▶ **WHAT IS BEING ASKED**:
Using the listing below, set down exactly the lines starting at the line that contains "nand2 | 237 | 236" and ending at the line that contains "0.00523 | 787 | -0.134 | 27.2 |", both included, and no others.

*****

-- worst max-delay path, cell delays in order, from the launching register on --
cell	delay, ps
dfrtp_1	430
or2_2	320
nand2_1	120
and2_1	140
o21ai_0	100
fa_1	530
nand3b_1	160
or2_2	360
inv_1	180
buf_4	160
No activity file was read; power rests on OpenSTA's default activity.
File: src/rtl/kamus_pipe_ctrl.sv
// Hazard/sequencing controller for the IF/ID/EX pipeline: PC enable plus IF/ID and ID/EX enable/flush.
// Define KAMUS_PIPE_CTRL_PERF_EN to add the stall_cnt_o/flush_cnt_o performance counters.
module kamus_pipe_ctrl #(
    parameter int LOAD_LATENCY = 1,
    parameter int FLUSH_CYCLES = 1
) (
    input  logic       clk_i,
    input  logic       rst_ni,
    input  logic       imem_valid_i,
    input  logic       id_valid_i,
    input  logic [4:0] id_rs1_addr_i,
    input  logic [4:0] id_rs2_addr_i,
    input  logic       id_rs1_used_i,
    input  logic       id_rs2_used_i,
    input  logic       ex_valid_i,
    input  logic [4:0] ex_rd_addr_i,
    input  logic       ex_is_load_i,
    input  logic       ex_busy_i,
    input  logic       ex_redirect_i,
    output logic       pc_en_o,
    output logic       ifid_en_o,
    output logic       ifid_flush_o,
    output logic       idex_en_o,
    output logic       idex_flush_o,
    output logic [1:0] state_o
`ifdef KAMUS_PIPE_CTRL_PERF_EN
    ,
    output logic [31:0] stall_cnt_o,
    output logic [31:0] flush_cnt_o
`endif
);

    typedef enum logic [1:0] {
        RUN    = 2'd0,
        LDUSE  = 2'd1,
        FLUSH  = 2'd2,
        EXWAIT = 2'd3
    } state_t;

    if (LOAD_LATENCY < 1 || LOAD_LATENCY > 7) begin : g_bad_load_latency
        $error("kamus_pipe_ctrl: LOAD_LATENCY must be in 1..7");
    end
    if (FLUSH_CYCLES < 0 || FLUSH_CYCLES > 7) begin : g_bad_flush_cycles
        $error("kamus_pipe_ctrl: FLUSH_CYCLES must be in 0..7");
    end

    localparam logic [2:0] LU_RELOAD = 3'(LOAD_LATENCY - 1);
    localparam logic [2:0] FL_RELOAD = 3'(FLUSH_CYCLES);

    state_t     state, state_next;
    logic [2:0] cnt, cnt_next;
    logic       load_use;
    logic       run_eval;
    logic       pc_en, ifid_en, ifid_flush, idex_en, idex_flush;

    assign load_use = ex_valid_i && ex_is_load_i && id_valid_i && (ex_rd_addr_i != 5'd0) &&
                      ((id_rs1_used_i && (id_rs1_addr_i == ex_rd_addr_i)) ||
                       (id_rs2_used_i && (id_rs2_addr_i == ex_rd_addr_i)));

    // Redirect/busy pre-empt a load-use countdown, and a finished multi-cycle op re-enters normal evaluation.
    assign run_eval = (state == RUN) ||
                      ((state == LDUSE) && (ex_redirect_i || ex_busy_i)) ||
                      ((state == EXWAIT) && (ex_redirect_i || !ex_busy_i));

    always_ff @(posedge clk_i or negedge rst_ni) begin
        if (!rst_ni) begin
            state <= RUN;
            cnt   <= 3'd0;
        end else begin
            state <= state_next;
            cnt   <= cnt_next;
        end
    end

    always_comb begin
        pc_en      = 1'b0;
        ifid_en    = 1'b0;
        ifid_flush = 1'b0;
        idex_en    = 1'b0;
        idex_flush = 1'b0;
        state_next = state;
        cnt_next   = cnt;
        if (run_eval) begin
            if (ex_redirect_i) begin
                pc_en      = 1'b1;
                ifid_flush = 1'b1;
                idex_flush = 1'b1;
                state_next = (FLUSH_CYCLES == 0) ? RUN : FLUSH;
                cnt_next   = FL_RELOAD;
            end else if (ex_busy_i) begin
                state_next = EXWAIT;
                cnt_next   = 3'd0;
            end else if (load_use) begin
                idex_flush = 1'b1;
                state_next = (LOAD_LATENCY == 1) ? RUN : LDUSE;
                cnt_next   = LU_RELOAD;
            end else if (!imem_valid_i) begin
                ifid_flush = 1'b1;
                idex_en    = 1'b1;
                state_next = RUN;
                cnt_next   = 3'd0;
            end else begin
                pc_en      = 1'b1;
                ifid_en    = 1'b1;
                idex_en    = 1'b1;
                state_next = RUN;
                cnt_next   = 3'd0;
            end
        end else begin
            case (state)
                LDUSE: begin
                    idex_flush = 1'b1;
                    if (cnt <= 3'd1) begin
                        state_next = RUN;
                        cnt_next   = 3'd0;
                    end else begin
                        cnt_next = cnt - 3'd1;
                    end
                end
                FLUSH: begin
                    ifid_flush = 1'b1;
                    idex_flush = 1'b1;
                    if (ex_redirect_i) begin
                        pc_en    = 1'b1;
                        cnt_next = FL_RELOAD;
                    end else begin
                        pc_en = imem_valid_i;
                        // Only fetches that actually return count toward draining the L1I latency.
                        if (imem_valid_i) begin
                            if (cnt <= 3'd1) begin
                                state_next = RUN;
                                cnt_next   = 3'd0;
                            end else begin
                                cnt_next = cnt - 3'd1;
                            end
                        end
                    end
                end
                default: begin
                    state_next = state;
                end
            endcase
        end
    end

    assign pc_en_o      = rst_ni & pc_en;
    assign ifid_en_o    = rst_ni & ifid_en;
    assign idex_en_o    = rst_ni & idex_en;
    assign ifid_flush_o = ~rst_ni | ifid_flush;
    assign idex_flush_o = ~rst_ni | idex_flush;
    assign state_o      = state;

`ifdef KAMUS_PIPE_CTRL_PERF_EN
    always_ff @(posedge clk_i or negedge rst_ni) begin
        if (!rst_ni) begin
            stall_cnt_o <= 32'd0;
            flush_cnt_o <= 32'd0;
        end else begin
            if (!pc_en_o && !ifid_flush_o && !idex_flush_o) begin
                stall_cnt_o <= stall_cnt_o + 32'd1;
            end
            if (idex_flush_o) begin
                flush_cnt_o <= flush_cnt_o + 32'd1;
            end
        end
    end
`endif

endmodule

*****

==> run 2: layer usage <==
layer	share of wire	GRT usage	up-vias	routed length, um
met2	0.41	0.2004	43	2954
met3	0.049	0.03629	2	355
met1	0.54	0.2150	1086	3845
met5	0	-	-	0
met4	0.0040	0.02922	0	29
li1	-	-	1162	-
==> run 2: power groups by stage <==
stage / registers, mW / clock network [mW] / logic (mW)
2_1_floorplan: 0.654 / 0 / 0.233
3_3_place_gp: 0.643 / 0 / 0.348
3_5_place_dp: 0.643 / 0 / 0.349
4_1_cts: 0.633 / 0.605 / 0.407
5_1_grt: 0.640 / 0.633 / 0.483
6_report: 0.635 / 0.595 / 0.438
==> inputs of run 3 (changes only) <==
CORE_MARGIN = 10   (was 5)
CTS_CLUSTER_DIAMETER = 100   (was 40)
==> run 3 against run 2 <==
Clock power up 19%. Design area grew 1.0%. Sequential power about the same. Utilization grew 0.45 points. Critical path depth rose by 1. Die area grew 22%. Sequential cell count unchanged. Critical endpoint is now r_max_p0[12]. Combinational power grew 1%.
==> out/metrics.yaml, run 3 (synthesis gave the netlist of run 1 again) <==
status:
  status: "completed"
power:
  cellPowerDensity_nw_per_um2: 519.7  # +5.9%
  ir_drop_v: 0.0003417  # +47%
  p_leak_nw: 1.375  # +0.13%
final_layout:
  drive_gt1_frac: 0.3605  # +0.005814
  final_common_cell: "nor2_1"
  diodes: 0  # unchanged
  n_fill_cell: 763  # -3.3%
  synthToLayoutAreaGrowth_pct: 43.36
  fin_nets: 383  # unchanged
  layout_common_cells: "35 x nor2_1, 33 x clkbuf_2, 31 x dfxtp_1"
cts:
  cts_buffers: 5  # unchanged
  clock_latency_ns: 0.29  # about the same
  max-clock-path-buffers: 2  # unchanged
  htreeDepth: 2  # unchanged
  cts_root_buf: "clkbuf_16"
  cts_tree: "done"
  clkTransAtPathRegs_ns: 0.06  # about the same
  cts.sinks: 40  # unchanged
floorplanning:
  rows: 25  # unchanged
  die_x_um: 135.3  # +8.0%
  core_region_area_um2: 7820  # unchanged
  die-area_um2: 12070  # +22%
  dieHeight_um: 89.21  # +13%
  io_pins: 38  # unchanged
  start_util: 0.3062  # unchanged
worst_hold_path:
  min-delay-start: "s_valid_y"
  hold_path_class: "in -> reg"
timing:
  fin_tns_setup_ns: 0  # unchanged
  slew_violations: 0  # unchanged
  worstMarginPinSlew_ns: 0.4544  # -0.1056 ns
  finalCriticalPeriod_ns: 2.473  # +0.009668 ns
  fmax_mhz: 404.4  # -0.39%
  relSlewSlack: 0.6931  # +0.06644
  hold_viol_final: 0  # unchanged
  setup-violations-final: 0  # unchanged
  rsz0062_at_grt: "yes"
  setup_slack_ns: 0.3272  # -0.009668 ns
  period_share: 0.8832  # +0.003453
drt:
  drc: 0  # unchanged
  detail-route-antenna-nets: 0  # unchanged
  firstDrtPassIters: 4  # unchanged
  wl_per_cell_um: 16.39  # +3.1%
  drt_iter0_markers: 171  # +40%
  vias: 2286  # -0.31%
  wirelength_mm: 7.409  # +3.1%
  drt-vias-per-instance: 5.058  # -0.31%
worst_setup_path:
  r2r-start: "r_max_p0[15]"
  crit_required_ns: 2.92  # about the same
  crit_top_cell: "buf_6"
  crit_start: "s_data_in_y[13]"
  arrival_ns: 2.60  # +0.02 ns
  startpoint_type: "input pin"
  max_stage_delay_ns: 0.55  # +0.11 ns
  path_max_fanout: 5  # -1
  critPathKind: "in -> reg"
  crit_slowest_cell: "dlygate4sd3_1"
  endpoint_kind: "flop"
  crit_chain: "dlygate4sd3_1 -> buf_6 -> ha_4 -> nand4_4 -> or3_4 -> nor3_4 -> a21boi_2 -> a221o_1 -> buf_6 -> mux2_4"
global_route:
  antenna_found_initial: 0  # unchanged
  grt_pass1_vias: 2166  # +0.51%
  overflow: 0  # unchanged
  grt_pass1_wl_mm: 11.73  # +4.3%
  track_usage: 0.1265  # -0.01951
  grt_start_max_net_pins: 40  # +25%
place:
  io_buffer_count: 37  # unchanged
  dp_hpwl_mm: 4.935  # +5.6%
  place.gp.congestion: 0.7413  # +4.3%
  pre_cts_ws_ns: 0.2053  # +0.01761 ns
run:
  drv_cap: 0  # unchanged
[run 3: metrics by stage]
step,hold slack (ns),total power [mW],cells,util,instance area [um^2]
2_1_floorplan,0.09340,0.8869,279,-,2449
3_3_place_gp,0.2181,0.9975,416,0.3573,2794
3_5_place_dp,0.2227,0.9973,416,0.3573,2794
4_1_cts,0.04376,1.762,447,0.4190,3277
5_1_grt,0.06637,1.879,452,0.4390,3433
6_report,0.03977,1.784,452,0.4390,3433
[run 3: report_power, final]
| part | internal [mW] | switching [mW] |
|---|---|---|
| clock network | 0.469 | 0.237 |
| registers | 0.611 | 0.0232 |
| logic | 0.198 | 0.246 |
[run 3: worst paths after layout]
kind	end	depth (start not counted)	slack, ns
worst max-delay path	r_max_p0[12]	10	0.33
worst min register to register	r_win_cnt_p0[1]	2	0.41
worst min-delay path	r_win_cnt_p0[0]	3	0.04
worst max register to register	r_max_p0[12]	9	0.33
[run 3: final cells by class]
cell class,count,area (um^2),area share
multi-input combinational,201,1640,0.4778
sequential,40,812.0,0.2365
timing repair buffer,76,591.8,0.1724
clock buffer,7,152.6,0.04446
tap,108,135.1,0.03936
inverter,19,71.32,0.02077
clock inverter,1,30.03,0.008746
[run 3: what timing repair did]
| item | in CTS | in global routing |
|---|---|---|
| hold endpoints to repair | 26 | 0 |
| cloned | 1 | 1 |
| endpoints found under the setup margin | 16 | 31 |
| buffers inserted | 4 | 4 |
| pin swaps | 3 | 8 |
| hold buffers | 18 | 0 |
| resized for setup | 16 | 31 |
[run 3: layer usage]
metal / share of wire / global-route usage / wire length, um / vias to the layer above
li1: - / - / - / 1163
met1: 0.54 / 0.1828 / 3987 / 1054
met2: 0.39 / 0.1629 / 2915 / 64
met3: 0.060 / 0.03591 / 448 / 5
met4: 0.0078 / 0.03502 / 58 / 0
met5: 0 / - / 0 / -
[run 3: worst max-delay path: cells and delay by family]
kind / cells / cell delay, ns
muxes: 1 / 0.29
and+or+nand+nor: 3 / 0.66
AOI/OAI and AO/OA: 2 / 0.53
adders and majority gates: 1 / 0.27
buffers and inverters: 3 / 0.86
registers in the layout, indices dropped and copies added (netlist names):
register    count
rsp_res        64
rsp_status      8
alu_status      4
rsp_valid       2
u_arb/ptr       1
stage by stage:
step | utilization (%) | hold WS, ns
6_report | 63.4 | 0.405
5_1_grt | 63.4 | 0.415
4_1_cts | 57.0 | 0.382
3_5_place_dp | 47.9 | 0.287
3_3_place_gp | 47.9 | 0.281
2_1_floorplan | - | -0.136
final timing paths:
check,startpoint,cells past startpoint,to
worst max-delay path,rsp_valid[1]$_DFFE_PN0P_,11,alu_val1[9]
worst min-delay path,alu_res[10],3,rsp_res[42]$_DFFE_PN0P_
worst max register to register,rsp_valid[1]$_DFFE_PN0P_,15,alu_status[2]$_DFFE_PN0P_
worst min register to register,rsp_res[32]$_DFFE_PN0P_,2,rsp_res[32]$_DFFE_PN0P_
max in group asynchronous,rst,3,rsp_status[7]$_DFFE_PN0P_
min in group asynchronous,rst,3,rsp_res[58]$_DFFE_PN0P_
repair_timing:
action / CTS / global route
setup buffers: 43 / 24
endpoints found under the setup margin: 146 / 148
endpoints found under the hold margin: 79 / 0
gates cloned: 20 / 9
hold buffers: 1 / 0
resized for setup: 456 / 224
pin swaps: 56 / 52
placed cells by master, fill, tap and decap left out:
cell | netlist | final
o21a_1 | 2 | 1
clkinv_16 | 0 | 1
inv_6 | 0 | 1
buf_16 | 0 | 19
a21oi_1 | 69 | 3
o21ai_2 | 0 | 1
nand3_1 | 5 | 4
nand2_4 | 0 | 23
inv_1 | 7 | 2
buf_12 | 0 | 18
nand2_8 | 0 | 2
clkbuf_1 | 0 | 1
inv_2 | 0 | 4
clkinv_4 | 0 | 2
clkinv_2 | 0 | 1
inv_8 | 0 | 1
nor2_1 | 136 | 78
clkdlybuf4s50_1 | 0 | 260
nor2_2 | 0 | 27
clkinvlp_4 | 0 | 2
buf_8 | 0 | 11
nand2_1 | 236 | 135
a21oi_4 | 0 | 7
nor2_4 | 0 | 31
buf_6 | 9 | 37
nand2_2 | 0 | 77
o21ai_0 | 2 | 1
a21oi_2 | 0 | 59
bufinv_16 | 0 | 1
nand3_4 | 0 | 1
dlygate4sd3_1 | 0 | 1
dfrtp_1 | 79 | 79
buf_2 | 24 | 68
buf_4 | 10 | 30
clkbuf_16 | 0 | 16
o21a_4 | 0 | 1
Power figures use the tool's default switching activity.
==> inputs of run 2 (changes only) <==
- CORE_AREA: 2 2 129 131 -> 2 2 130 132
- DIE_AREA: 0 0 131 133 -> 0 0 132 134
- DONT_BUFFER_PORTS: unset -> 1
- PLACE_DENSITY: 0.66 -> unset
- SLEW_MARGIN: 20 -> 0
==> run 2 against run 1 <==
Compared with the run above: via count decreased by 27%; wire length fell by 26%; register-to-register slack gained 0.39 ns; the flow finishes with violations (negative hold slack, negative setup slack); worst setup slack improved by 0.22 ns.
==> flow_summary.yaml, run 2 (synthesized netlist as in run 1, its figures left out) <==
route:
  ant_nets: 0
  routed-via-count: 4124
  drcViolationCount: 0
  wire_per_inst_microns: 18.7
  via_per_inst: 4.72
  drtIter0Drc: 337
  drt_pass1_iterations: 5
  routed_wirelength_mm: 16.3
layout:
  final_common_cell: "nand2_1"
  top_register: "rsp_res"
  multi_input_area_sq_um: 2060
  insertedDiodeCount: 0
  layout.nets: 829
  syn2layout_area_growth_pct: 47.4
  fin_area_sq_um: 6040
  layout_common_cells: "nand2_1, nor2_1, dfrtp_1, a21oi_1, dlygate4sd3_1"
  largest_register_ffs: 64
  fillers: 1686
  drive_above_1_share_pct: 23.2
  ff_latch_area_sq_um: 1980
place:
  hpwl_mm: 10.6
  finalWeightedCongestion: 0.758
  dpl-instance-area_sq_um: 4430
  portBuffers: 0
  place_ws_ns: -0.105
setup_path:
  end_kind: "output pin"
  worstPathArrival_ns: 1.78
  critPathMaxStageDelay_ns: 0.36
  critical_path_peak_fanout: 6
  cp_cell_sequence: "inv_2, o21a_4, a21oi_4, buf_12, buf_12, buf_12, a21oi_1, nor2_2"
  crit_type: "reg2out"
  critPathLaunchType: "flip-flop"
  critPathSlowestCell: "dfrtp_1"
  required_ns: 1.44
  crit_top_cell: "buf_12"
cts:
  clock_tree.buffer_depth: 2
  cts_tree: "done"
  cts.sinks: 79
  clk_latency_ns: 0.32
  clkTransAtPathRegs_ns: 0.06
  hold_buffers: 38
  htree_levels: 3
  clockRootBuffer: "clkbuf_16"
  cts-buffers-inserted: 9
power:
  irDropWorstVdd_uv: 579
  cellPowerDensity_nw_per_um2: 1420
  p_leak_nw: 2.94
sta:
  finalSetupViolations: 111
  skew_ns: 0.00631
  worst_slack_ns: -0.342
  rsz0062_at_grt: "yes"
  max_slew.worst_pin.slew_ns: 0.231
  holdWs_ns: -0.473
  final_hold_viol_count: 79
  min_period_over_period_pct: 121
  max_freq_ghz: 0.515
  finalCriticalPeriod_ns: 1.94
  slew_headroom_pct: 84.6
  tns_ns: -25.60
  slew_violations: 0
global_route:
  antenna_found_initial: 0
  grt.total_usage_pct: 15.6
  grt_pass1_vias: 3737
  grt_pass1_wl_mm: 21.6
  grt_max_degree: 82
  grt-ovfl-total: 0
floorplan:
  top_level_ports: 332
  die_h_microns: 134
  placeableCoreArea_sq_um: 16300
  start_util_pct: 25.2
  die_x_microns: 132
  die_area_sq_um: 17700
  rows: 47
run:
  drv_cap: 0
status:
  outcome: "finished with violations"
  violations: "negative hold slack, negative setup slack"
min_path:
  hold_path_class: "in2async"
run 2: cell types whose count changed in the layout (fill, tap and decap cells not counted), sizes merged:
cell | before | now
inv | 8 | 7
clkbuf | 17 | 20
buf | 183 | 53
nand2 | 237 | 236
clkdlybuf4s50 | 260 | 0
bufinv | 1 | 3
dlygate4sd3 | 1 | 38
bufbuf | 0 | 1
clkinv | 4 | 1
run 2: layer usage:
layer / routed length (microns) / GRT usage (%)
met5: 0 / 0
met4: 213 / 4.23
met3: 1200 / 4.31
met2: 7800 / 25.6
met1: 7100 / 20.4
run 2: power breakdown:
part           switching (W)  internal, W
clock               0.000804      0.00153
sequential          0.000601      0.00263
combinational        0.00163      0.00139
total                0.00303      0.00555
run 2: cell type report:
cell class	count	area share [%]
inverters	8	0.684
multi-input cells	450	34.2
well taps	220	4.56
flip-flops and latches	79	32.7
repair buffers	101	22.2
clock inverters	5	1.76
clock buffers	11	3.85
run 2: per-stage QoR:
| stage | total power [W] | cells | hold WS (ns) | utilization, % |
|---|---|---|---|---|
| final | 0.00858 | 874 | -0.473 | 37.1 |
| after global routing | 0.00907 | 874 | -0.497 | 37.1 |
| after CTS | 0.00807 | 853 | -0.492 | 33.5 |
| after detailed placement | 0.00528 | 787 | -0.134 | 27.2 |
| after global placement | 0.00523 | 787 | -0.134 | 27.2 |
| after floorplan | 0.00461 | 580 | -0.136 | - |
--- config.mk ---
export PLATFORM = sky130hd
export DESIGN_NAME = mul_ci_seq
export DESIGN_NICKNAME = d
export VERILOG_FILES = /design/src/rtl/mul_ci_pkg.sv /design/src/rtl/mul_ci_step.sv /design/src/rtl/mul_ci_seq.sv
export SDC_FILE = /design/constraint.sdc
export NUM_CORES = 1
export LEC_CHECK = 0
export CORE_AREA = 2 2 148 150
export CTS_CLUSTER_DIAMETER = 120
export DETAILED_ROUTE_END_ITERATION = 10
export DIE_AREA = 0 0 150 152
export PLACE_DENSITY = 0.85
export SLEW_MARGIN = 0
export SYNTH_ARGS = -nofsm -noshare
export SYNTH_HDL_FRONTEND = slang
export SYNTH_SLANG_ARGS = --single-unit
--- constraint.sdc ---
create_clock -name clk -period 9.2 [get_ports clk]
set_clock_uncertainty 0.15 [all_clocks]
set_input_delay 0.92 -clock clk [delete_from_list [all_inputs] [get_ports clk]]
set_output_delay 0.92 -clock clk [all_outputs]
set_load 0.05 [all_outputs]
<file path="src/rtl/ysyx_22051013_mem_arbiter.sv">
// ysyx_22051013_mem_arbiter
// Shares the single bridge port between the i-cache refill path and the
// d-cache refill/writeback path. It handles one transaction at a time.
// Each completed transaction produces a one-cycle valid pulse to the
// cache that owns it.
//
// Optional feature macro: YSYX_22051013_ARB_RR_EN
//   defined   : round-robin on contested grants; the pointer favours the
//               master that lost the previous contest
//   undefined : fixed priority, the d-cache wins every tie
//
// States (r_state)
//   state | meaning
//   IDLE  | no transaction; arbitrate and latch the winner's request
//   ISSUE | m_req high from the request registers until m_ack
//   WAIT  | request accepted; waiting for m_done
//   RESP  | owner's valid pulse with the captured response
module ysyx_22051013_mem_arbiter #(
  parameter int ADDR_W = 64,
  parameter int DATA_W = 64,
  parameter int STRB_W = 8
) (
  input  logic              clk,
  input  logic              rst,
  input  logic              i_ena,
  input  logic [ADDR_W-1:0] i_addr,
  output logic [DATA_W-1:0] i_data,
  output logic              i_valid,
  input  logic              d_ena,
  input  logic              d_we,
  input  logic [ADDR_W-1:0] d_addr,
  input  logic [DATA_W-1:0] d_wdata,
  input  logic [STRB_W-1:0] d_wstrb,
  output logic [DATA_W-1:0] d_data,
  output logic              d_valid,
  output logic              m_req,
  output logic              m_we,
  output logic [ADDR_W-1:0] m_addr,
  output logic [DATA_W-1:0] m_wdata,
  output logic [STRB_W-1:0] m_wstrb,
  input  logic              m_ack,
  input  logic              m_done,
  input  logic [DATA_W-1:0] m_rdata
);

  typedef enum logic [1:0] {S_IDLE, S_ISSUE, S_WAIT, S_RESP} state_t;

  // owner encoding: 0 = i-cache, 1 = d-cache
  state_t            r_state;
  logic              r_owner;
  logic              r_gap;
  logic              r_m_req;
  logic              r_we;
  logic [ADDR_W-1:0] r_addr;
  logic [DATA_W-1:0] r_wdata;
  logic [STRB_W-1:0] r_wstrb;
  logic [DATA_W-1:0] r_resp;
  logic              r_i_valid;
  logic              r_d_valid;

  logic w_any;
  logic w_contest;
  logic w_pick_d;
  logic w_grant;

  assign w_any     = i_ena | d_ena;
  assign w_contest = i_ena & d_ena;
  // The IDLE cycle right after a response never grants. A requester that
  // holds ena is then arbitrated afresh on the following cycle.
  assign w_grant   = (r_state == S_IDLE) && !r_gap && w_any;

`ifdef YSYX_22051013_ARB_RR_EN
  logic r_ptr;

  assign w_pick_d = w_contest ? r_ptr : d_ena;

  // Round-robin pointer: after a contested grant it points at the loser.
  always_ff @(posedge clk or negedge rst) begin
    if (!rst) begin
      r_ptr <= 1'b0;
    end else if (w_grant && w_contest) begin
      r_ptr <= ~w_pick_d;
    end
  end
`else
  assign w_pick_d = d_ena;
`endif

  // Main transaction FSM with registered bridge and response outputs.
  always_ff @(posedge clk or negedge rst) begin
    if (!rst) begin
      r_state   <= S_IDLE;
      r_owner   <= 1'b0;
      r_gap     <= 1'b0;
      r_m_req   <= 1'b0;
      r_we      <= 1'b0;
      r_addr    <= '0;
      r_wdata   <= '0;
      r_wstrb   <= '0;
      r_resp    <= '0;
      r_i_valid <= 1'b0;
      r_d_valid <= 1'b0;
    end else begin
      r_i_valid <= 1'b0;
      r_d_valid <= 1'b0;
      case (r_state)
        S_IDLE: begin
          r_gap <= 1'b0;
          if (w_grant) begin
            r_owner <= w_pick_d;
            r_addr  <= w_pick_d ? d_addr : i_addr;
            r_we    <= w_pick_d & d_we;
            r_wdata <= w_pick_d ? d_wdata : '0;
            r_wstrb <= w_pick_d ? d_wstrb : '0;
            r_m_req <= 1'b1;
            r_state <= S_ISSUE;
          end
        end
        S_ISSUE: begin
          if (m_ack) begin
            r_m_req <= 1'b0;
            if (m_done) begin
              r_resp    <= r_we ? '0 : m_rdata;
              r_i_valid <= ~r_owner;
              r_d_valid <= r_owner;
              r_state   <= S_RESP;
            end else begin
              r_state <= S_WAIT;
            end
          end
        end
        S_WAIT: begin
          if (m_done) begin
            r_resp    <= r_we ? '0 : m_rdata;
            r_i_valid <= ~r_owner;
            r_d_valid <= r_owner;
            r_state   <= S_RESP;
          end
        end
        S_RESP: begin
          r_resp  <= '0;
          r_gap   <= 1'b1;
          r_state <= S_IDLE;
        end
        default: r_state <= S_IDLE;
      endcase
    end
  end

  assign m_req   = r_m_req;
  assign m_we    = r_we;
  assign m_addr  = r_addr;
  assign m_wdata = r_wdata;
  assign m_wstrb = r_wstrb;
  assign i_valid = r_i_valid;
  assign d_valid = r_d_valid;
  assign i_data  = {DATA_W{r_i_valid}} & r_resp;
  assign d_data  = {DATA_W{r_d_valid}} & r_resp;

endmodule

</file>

*****

▶ **YOUR SOLUTION**:
nand2 | 237 | 236
clkdlybuf4s50 | 260 | 0
bufinv | 1 | 3
dlygate4sd3 | 1 | 38
bufbuf | 0 | 1
clkinv | 4 | 1
run 2: layer usage:
layer / routed length (microns) / GRT usage (%)
met5: 0 / 0
met4: 213 / 4.23
met3: 1200 / 4.31
met2: 7800 / 25.6
met1: 7100 / 20.4
run 2: power breakdown:
part           switching (W)  internal, W
clock               0.000804      0.00153
sequential          0.000601      0.00263
combinational        0.00163      0.00139
total                0.00303      0.00555
run 2: cell type report:
cell class	count	area share [%]
inverters	8	0.684
multi-input cells	450	34.2
well taps	220	4.56
flip-flops and latches	79	32.7
repair buffers	101	22.2
clock inverters	5	1.76
clock buffers	11	3.85
run 2: per-stage QoR:
| stage | total power [W] | cells | hold WS (ns) | utilization, % |
|---|---|---|---|---|
| final | 0.00858 | 874 | -0.473 | 37.1 |
| after global routing | 0.00907 | 874 | -0.497 | 37.1 |
| after CTS | 0.00807 | 853 | -0.492 | 33.5 |
| after detailed placement | 0.00528 | 787 | -0.134 | 27.2 |
| after global placement | 0.00523 | 787 | -0.134 | 27.2 |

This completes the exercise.